BEIRUTE — Os presidentes do Líbano e da Palestina, Joseph Aoun e Mahmoud Abbas, respectivamente, firmaram um acordo nesta quarta-feira, 21 de maio de 2025, para impedir que facções palestinas utilizem o Líbano como base para ataques contra Israel. A decisão foi anunciada durante uma reunião em Beirute, onde Abbas iniciou uma visita de três dias, a primeira em sete anos.
O governo libanês busca reafirmar sua autoridade em todo o país, especialmente nas áreas do sul, próximas à fronteira com Israel, após o conflito de quatorze meses entre Israel e o Hezbollah. Os doze campos de refugiados palestinos no Líbano não estão sob controle do Estado libanês, e as facções palestinas que operam nesses locais possuem armamentos variados. Conflitos entre grupos rivais têm causado mortes e afetado as comunidades vizinhas.
A declaração conjunta, lida pela porta-voz da presidência libanesa, Najat Sharafeddine, enfatizou que as armas devem estar sob controle do Estado libanês. O texto também destacou que os campos palestinos não devem ser considerados “refúgios seguros para grupos extremistas”. Abbas reiterou o compromisso de não permitir operações militares a partir do território libanês.

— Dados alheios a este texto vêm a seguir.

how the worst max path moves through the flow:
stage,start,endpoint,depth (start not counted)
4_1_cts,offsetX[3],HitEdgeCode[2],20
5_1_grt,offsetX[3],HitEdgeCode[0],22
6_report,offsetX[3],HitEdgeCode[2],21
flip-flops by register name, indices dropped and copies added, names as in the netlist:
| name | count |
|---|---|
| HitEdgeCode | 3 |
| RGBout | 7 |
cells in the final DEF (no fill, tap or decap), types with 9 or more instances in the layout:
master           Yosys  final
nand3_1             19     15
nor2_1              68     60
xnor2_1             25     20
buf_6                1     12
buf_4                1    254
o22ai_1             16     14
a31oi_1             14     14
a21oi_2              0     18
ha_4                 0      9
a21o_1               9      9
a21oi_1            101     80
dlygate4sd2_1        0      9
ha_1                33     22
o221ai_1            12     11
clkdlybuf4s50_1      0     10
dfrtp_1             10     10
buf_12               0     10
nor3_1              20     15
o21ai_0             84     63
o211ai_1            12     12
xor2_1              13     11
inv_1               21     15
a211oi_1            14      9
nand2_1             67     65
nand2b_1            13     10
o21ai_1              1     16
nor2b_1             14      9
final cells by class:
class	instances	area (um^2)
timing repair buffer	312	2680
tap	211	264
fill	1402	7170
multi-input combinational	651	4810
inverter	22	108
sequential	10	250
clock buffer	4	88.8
--- flow/run.sh ---
#!/bin/bash
# OpenROAD 26Q1-2900-gdf79404cd8, Yosys 0.63+post, stock flow scripts
make -C /OpenROAD-flow-scripts/flow DESIGN_CONFIG=/design/flow/config.mk WORK_HOME=/design/flow/orfs finish
--- flow/config.mk ---
export PLATFORM = sky130hd
export DESIGN_NAME = RegFile
export DESIGN_NICKNAME = RegFile
export VERILOG_FILES = /design/flow/design.v
export SDC_FILE = /design/flow/constraint.sdc
export NUM_CORES = 4
export LEC_CHECK = 1
export CORE_UTILIZATION = 50
--- flow/constraint.sdc ---
current_design RegFile

set clk_period 19.2
set clk_io_pct 0.2

create_clock -name clk0 -period $clk_period [get_ports {clk}]

set non_clock_inputs [all_inputs -no_clocks]
set_input_delay [expr $clk_period * $clk_io_pct] -clock clk0 $non_clock_inputs
set_output_delay [expr $clk_period * $clk_io_pct] -clock clk0 [all_outputs]
### flow/constraint.sdc
current_design LSB

set clk_period 44.9
set clk_io_pct 0.2

create_clock -name clk0 -period $clk_period [get_ports {clk}]

set non_clock_inputs [all_inputs -no_clocks]
set_input_delay [expr $clk_period * $clk_io_pct] -clock clk0 $non_clock_inputs
set_output_delay [expr $clk_period * $clk_io_pct] -clock clk0 [all_outputs]
### flow/run.sh
#!/bin/bash
# OpenROAD 26Q1-2900-gdf79404cd8, Yosys 0.63+post, stock flow scripts
make -C /OpenROAD-flow-scripts/flow DESIGN_CONFIG=/design/flow/config.mk WORK_HOME=/design/flow/orfs finish
### flow/config.mk
export PLATFORM = sky130hd
export DESIGN_NAME = LSB
export DESIGN_NICKNAME = LSB
export VERILOG_FILES = /design/flow/design.v
export SDC_FILE = /design/flow/constraint.sdc
export NUM_CORES = 4
export LEC_CHECK = 1
export CORE_UTILIZATION = 30
[./design.v]
module ICache(
    input wire clk,rst,rdy,
    output reg [31 : 0] ins_ori,
    output reg          ins_flag, 
    input wire  [31 : 0] pc,
    input wire           pc_flag,
    output wire [31 : 0] pc_mem,
    output reg          pc_flag_mem,
    input wire  [31 : 0] ins_mem,
    input wire           ins_mem_flag
);
reg [512-1: 0]      valid;
reg [17:11]           tag   [512-1:0];
reg [31 : 0]          cache [512-1:0];
integer i;
wire is_hit = valid[pc[10: 2]] && tag[pc[10: 2]] == pc[17:11];
assign pc_mem = pc;
always @(posedge clk) begin
   if(rst)begin
    valid <= 512'b0;  
    pc_flag_mem <= 0;
    ins_flag <= 1'b0;
   end 
   else if(!rdy)begin
   end
    else begin
            if(pc_flag)begin
                if(is_hit)begin
                    ins_flag <= 1'b1;
                    ins_ori <= cache[pc[10: 2]];
                    pc_flag_mem <= 0;
                end
                else if(ins_mem_flag)begin
                    pc_flag_mem<=1'b0;
                    cache[pc[10: 2]] <= ins_mem;
                    valid[pc[10: 2]] <= 1'b1;
                    tag[pc[10: 2]]   <= pc[17:11];
                    ins_flag <= 1'b1;
                    ins_ori <= ins_mem;
                end
                else begin
                    ins_flag <= 1'b0;
                    pc_flag_mem <=  1'b1;  
                end
            end
            else begin
                ins_flag <= 1'b0;
                pc_flag_mem<= 1'b0;
            end
        end
    end
endmodule
[./config.mk]
export PLATFORM = sky130hd
export DESIGN_NAME = ICache
export DESIGN_NICKNAME = ICache
export VERILOG_FILES = /design/flow/design.v
export SDC_FILE = /design/flow/constraint.sdc
export NUM_CORES = 4
export LEC_CHECK = 1
export CORE_UTILIZATION = 40
export SYNTH_MEMORY_MAX_BITS = 65536
[./run.sh]
#!/bin/bash
# OpenROAD 26Q1-2900-gdf79404cd8, Yosys 0.63+post, stock flow scripts
make -C /OpenROAD-flow-scripts/flow DESIGN_CONFIG=/design/flow/config.mk WORK_HOME=/design/flow/orfs finish
[./constraint.sdc]
current_design ICache

set clk_period 387.3
set clk_io_pct 0.2

create_clock -name clk0 -period $clk_period [get_ports {clk}]

set non_clock_inputs [all_inputs -no_clocks]
set_input_delay [expr $clk_period * $clk_io_pct] -clock clk0 $non_clock_inputs
set_output_delay [expr $clk_period * $clk_io_pct] -clock clk0 [all_outputs]
==> results_slide.txt <==
Physical Implementation Snapshot

Floorplan
  • Cell Rows: 514
  • Core Area: 1960000 µm²
  • Pre-placement core utilization: 0.401
  • Die area: 1970000 µm²
  • Die width: 1400 µm
  • Io pins: 135
  • Die Y: 1400 µm

Setup path
  • Reg2Reg Setup Slack: 376.91 ns
  • Critical path cell sequence: buf_8 > clkdlybuf4s50_1
  • CP endpoint kind: output pin
  • Crit path launch type: input port
  • Slowest CP cell: clkdlybuf4s50_1
  • Buf/Inv on CP: 2
  • Worst setup path startpoint: pc[16]
  • Worst Path Arrival: 78.43 ns
  • Top Family by Delay on Critical Path: buffers and inverters
  • Delay of the slowest critical-path stage: 0.69 ns
  • Worst setup path end: pc_mem[16]
  • Reg-to-Reg Start: tag[275][4]
  • Crit path max fanout: 22
  • Reg2reg path depth: 19
  • Crit Path Class: input port to output pin
  • Worst R2R End: cache[207][29]
  • Crit path DRT: 309.84 ns
  • WP depth: 2

Route
  • DRC violations left: 0
  • Router iterations before antenna repair: 8
  • Average wire per standard cell: 39.7 µm
  • Detail Route Antenna Nets: 0
  • Initial drt markers: 29900
  • Vias: 383000
  • Post-Route WL: 2570000 µm
  • DR vias/cell: 5.92

Synth
  • Synth Instances: 33400
  • Seq share, synth: 0.777
  • Yosys stat area: 786000 µm²
  • Share of flip-flops with an asynchronous set or reset: 0
  • Yosys cell count: 33400
  • Mean post-synth cell area: 23.6 µm²
  • Yosys reg bits: 20500
  • Post-synth EDFFs: 20000
  • Unique cell types: 79
  • Syn. warnings: 1
  • Main flop type after synthesis: edfxtp_1
  • Cell Area, Synth: 786000 µm²

CTS
  • Max Root-Sink Buffers: 6
  • Setup bufs post-CTS: 0
  • # resized after CTS: 0
  • Hold_buf cts: 0
  • H-tree depth: 8
  • CTS Buf Count: 2157
  • CTS root buffer: clkbuf_16
  • Clk sinks: 20500
  • CTS tree: built
  • Worst-path clk slew: 0.06 ns
  • Clk latency of the worst-skew pair: 1.50 ns

Global routing
  • Initial antenna violation count: 346
  • First-pass GRT wire length: 3460000 µm
  • Total Routing Usage GR: 0.288
  • Largest net degree at the start of global routing: 184
  • Total gr overflow: 0
  • Number of global-route vias before repair: 419000

Final timing
  • Slew Viols, Final: 18
  • Final tally of setup violations: 0
  • Max-slew headroom: -0.0597
  • Min cycle time layout: 155.89 ns
  • Clk_skew: 0.156 ns
  • Fin. Hold Viols: 0
  • Post-route worst setup slack: 231.41 ns
  • Hold_ws: 0.455 ns
  • Tcrit/Tclk final: 0.402
  • RSZ-0062 raised after global routing: no
  • Setup TNS: 0 ns
  • Slew @ Worst Pin: 1.58 ns
  • Fmax: 0.00641 GHz

Placement
  • Dpl hpwl: 1600000 µm
  • Placed cell count: 60000
  • Place WS: 231.37 ns
  • Port Buffer Count: 102
  • Gpl congestion: 1.03

Cells and area
  • Storage element area: 611000 µm²
  • Post-Layout Cell Count: 64700
  • Layout filler cell count: 157000
  • Area Overhead vs Synth: 14.7%
  • Gate Area: 168000 µm²
  • Layout cells sized above 1: 0.318

Outcome
  • Violated checks: max-capacitance violations, max-slew violations
  • Status: complete, but fails checks

Power and ir drop
  • LEAKAGE: 278 nW
  • Max VDD drop: 0.00390 mV
  • Pwr Density: 5.18 nW/µm²

Worst hold path
  • Hold Crit Class: register to register
  • Hold path startpoint: valid[477]

Flow run
  • Log Warnings: 66
  • Max Cap Viol: 6
[routing by layer]
metal  routed length (µm)  up-vias  track usage
met4               177000      387        0.153
met2              1110000    33600        0.380
met1               647000   192000        0.263
met5                22900        -        0.117
met3               605000     5841        0.297
li1                     -   150000            -
[cells in the mapped netlist (8+ instances only)]
| cell | n | share of area |
|---|---|---|
| or3_1 | 23 | 0.00018 |
| nor2b_1 | 17 | 0.00014 |
| o21ai_0 | 99 | 0.00063 |
| o221ai_1 | 33 | 0.00037 |
| nand2b_1 | 357 | 0.0028 |
| nand2_1 | 584 | 0.0028 |
| a21oi_1 | 158 | 0.0010 |
| or3b_2 | 8 | 0.000089 |
| nand3b_1 | 8 | 0.000076 |
| a2111oi_0 | 24 | 0.00027 |
| o211ai_1 | 19 | 0.00018 |
| and2_0 | 9 | 0.000072 |
| clkbuf_1 | 704 | 0.0034 |
| mux2i_1 | 965 | 0.012 |
| o32ai_1 | 178 | 0.0020 |
| mux4_2 | 5856 | 0.17 |
| dfxtp_1 | 514 | 0.013 |
| or4_1 | 8 | 0.000076 |
| a22oi_1 | 198 | 0.0019 |
| mux2_2 | 57 | 0.00082 |
| a221oi_1 | 42 | 0.00047 |
| buf_1 | 240 | 0.0011 |
| nor4_1 | 24 | 0.00019 |
| a22o_1 | 41 | 0.00046 |
| o31ai_1 | 355 | 0.0034 |
| nand3_1 | 118 | 0.00075 |
| o2111ai_1 | 16 | 0.00018 |
| buf_2 | 772 | 0.0049 |
| a31oi_1 | 32 | 0.00025 |
| nor2_1 | 137 | 0.00065 |
| o22ai_1 | 358 | 0.0028 |
| buf_4 | 280 | 0.0027 |
| and3_1 | 9 | 0.000072 |
| buf_6 | 53 | 0.00076 |
| edfxtp_1 | 20000 | 0.76 |
| nand4_1 | 56 | 0.00045 |
| a211oi_1 | 49 | 0.00047 |
| nor4b_1 | 11 | 0.00012 |
| nor3_1 | 606 | 0.0039 |
| inv_1 | 188 | 0.00090 |
| o2bb2ai_1 | 12 | 0.00013 |
| and2_1 | 35 | 0.00028 |
[placed cells by master, fill, tap and decap left out, drive strengths merged, types with 357 or more instances in the layout]
cell type and count:
nand2 584, diode 953, clkinv 816, nand2b 357, clkbuf 2726, mux2i 965
nor3 606, mux4 5856, dfxtp 514, edfxtp 20000, o22ai 358, buf 2550
[worst min path at each step]
| stage | to | slack, ns | depth (start not counted) |
|---|---|---|---|
| global route | valid[462] | 0.47 | 2 |
| finish | valid[477] | 0.45 | 2 |
| CTS | valid[477] | 0.45 | 2 |
[worst register-to-register path, cell delays in order, from the launching register on]
cell and delay, ns:
edfxtp_1 0.37, mux4_2 0.46, and2_0 0.20, o41ai_4 1.25
buf_4 0.27, o221ai_1 0.19, a2111oi_2 0.87, o2111ai_2 0.29
buf_8 0.26, nor4_2 0.76, o211ai_1 0.33, nor4_4 0.42
buf_4 0.28, buf_4 0.77, buf_4 0.91, buf_4 0.81
buf_4 0.72, nor3_2 0.15, buf_4 0.29, buf_4 0.42
[state kept, by name (all words and copies together), names as in the netlist]
name	cells
ins_flag	1
tag	3584
ins_ori	32
cache	16384
valid	512
pc_flag_mem	1
[cell families (layout without fill, tap and decap cells)]
kind of cell / after synthesis / in the layout / share of synthesized area
xor+xnor: 7 / 7 / 0.0000780
fa+ha+maj: 4 / 4 / 0.0000637
simple gates: 2039 / 2039 / 0.0130
other cells: 0 / 953 / 0
buf+inv: 2244 / 6560 / 0.0138
compound gates: 1667 / 1667 / 0.0152
flops: 20500 / 20500 / 0.777
mux: 6881 / 6881 / 0.181
[power by group]
group          internal [mW]  switching [mW]  leakage (nW)
logic                 0.0807           0.178          62.0
registers               2.43        0.000216           184
clock network           1.12           0.854          32.4
[metrics by stage]
step | cell area (µm²) | util | total power, mW
CTS | 899000 | 0.459 | 4.69
floorplan | 786000 | - | 2.59
finish | 902000 | 0.460 | 4.67
detailed placement | 833000 | 0.425 | 2.73
global placement | 833000 | 0.425 | 2.73
global route | 901000 | 0.460 | 4.78
[area by class of cell]
type | count | area share
sequential | 20500 | 0.677
multi-input combinational | 10600 | 0.186
clock buffer | 2725 | 0.0637
tap | 26100 | 0.0362
timing repair buffer | 2604 | 0.0229
clock inverter | 1039 | 0.00994
antenna | 953 | 0.00264
inverter | 192 | 0.000831
No activity file was given, so power comes from the tool's default toggle rates.
## design.v

```verilog
module enemy_movement(
	input clk,
   input rst,  
   input [9:0] xPixel,  
   input [9:0] yPixel,  
   output reg enemy_color
);
	reg [9:0] enemy_x;
   reg [9:0] enemy_y;
	reg right;
	reg [2:0]S,NS;
	reg [26:0]move_delay;
	parameter	ENEMY_HEIGHT = 40;
	parameter	ENEMY_WIDTH = 40;
	parameter 	SCREEN_WIDTH  = 640;
	parameter VIRTUAL_SCREEN_WIDTH = 160;
   parameter 	SCREEN_HEIGHT = 480;
	parameter VIRTUAL_SCREEN_HEIGHT = 120;
	parameter	M_RIGHT = 3'b000,
					SHIFT_R = 3'b001,
					SHIFT_D = 3'b010,
					M_LEFT  = 3'b011,
					SHIFT_L = 3'b100;
	always@(posedge clk or negedge rst)
		if(!rst)
			S = M_RIGHT;
		else
			S = NS;
	always@(*)
	if(xPixel >= enemy_x && xPixel <= enemy_x + ENEMY_WIDTH && yPixel >= enemy_y && yPixel <= enemy_y + ENEMY_HEIGHT)
		enemy_color = 24'h00FF19;
	else
		enemy_color = 24'h000000;
	always@(*)
		case(S)
		M_RIGHT:
			if(move_delay == 26'd25000000)
				NS = SHIFT_R;
			else
				NS = M_RIGHT;
		SHIFT_R:
			if (SCREEN_WIDTH - ENEMY_WIDTH == enemy_x)
				NS = SHIFT_D;
			else
				NS = M_RIGHT;
		SHIFT_D:
			if(right == 1'b1)
				NS = M_LEFT;
			else
				NS = M_RIGHT;
		M_LEFT:
			if(move_delay == 26'd25000000)
				NS = SHIFT_L;
			else
				NS = M_LEFT;
		SHIFT_L:
			if (enemy_x == 0)
				NS = SHIFT_D;
			else
				NS = M_LEFT;
		endcase
	always@(posedge clk or negedge rst)
		if (!rst)
		begin
			right <= 1'b1;
			move_delay <= 26'd0;
			enemy_x <= 10'd10;
			enemy_y <= 10'd10;
		end
		else
			case(S)
				M_RIGHT:
					if(move_delay >= 26'd25000000)
						move_delay <= 26'd0;
					else
						move_delay <= move_delay + 1;
				SHIFT_R:
				begin
					enemy_x <= enemy_x + 2'd2;
					move_delay <= 26'd0;
				end
				SHIFT_D:
					enemy_y <= enemy_y + 6'd60;
				M_LEFT:
				begin
					right <= 1'b0;
					if(move_delay >= 26'd25000000)
						move_delay <= 26'd0;
					else
						move_delay <= move_delay + 1;
				end
				SHIFT_L:
					begin
					enemy_x <= enemy_x - 3'd4;
					move_delay <= 26'd0;
					end
				endcase
endmodule
```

Recentemente, Israel intensificou seus ataques aéreos no Líbano em resposta a supostos lançamentos de foguetes por Hamas. O governo libanês, pela primeira vez, responsabilizou o grupo, resultando na prisão de quase dez suspeitos. A presença de cerca de quatrocentos mil palestinos no Líbano é marcada por restrições de trabalho e propriedade, refletindo a complexa situação política e social da região.